I have a large tab delimited file (dummy.vcf) with a column of ';' delimited variables. For example:

AF_female=0.00000e+00;non_topmed_AF_female=0.00000e+00;control_AF_female=0.00000e+00
control_AF_female=0.00000e+00;non_topmed_AF_female=0.00000e+00
AF_female=0.00008e+00;non_topmed_AF_female=0.00000e+00

I would like to extract the "AF_female=X" string for each row with missing values filled in, so the new file is the same length as the original. For example:

AF_female=0.00000e+00  
NA  
AF_female=0.00008e+00

I have tried:

grep -o ';AF_female=[0-9].[0-9]*..[0-9]*' dummy.vcf

However, this does not add rows for when the pattern is not matched.

Any help will be very much appreciated!

Solution

could you please try following if you are ok with awk.

awk -F';' '
{
  val=""
  for(i=1;i<=NF;i++){
     if($i ~ /^AF_female=[0-9]+/){
         val=(val?val OFS $i:$i)
     }
  }
  if(val){
     print val
  }
  else{
     print "NA"
  }
}'  Input_file

It should check all present values of AF_female=digits in a line and will print NA in case it finds NULL matches on a line too.

Output will be as follows.

AF_female=0.00000e+00
NA
AF_female=0.00008e+00

Explanation: Adding explanation for above command now.

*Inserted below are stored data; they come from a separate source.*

===== config.mk =====
export PLATFORM = sky130hd
export DESIGN_NAME = i2c_start_gen
export DESIGN_NICKNAME = d
export VERILOG_FILES = /design/src/rtl/i2c_start_pkg.sv /design/src/rtl/i2c_line_sync.sv /design/src/rtl/i2c_start_dp.sv /design/src/rtl/i2c_start_ctrl.sv /design/src/rtl/i2c_start_gen.sv
export SDC_FILE = /design/constraint.sdc
export NUM_CORES = 1
export LEC_CHECK = 0
export BUFFER_PORTS_ARGS = -buffer_cell sky130_fd_sc_hd__buf_2
export CAP_MARGIN = 20
export CORE_AREA = 5 5 49 51
export DETAILED_ROUTE_END_ITERATION = 12
export DIE_AREA = 0 0 54 56
export PLACE_DENSITY = 0.86
export RECOVER_POWER = 50
export SLEW_MARGIN = 20
export SYNTH_ARGS = -nofsm -noshare
export SYNTH_HDL_FRONTEND = slang
export SYNTH_SLANG_ARGS = --single-unit

===== constraint.sdc =====
create_clock -name clk -period 2.4 [get_ports clk]
set_input_delay 0.24 -clock clk [delete_from_list [all_inputs] [get_ports clk]]
set_output_delay 0.24 -clock clk [all_outputs]
set_load 0.01 [all_outputs]

===== src/rtl/i2c_start_pkg.sv =====
package i2c_start_pkg;

  typedef enum logic [1:0] {
    ST_IDLE  = 2'd0,
    ST_SETUP = 2'd1,
    ST_SDALO = 2'd2,
    ST_HELD  = 2'd3
  } start_state_e;

  typedef struct packed {
    logic cntLoad;
    logic cntDec;
    logic collSet;
    logic doneSet;
  } start_strobe_t;

endpackage


===== src/rtl/i2c_line_sync.sv =====
module i2c_line_sync #(
  parameter int STAGES = 2,
  parameter int WIDTH  = 2
) (
  input  logic             clk,
  input  logic             rstN,
  input  logic [WIDTH-1:0] rawIn,
  output logic [WIDTH-1:0] syncOut
);

  logic [WIDTH-1:0] stageQ [STAGES];

  genvar s;
  generate
    for (s = 0; s < STAGES; s++) begin : g_stage
      if (s == 0) begin : g_first
        always_ff @(posedge clk or negedge rstN) begin
          if (!rstN) stageQ[s] <= '1;
          else       stageQ[s] <= rawIn;
        end
      end else begin : g_next
        always_ff @(posedge clk or negedge rstN) begin
          if (!rstN) stageQ[s] <= '1;
          else       stageQ[s] <= stageQ[s-1];
        end
      end
    end
  endgenerate

  assign syncOut = stageQ[STAGES-1];

endmodule


===== src/rtl/i2c_start_dp.sv =====
module i2c_start_dp
  import i2c_start_pkg::*;
#(
  parameter int RELOAD_W    = 7,
  parameter int SYNC_STAGES = 2
) (
  input  logic                clk,
  input  logic                rstN,
  input  logic                sdaIn,
  input  logic                sclIn,
  input  logic [RELOAD_W-1:0] reloadVal,
  input  logic                flagClr,
  input  start_strobe_t       strobe,
  output logic                sdaS,
  output logic                sclS,
  output logic                cntZero,
  output logic                startDone,
  output logic                startSeen,
  output logic                irqFlag,
  output logic                collFlag
);

  localparam int LINES = 2;
  localparam logic [RELOAD_W-1:0] ONE_COUNT = RELOAD_W'(1);

  logic [LINES-1:0]    lineSync;
  logic [RELOAD_W-1:0] cntQ;
  logic [RELOAD_W-1:0] effReload;
  logic                busStartSeen;

  i2c_line_sync #(.STAGES(SYNC_STAGES), .WIDTH(LINES)) u_sync (
    .clk    (clk),
    .rstN   (rstN),
    .rawIn  ({sclIn, sdaIn}),
    .syncOut(lineSync)
  );

  assign sdaS = lineSync[0];
  assign sclS = lineSync[1];

  // a zero reload behaves as one count
  assign effReload = (reloadVal == '0) ? ONE_COUNT : reloadVal;
  assign cntZero   = (cntQ == '0);

  always_ff @(posedge clk or negedge rstN) begin
    if (!rstN)               cntQ <= '0;
    else if (strobe.cntLoad) cntQ <= effReload;
    else if (strobe.cntDec && !cntZero) cntQ <= cntQ - ONE_COUNT;
  end

  assign busStartSeen = !sdaS && sclS;

  always_ff @(posedge clk or negedge rstN) begin
    if (!rstN) begin
      startDone <= 1'b0;
      startSeen <= 1'b0;
      irqFlag   <= 1'b0;
      collFlag  <= 1'b0;
    end else begin
      startDone <= strobe.doneSet;
      if (busStartSeen)                       startSeen <= 1'b1;
      else if (flagClr)                       startSeen <= 1'b0;
      if (busStartSeen || strobe.doneSet)     irqFlag   <= 1'b1;
      else if (flagClr)                       irqFlag   <= 1'b0;
      if (strobe.collSet)                     collFlag  <= 1'b1;
      else if (flagClr)                       collFlag  <= 1'b0;
    end
  end

  AST_LOAD_NONZERO: assert property (@(posedge clk) disable iff (!rstN)
    strobe.cntLoad |=> !cntZero);

  AST_COLL_STICKY: assert property (@(posedge clk) disable iff (!rstN)
    (collFlag && !flagClr) |=> collFlag);

  AST_DONE_ONE_CYCLE: assert property (@(posedge clk) disable iff (!rstN)
    startDone |=> !startDone);

  AST_SEEN_SETS_IRQ: assert property (@(posedge clk) disable iff (!rstN)
    busStartSeen |=> (startSeen && irqFlag));

endmodule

awk -F';' '                           ##Starting awk program here and setting up field separator as semi-colon here.
{
  val=""                              ##Nullifying value of variable val here.
  for(i=1;i<=NF;i++){                 ##using a for loop which starts from i=1 to i=NF value. Where NF is number of fields value in current line.
     if($i ~ /^AF_female=[0-9]+/){    ##Checking condition if a field starts from AF_female and then digits then do following.
         val=(val?val OFS $i:$i)      ##Creating variable val whose value is current field value and concatenating its own value.
     }
  }
  if(val!=""){                        ##After coming out of for loop checking if variable val value is NOT NULL then do following.
     print val                        ##Printing value of variable val here.
  }
  else{                               ##Mentioning else of above if condition here.
     print "NA"                       ##Printing NA here.
  }
}' Input_file                         ##Mentioning Input_file name here.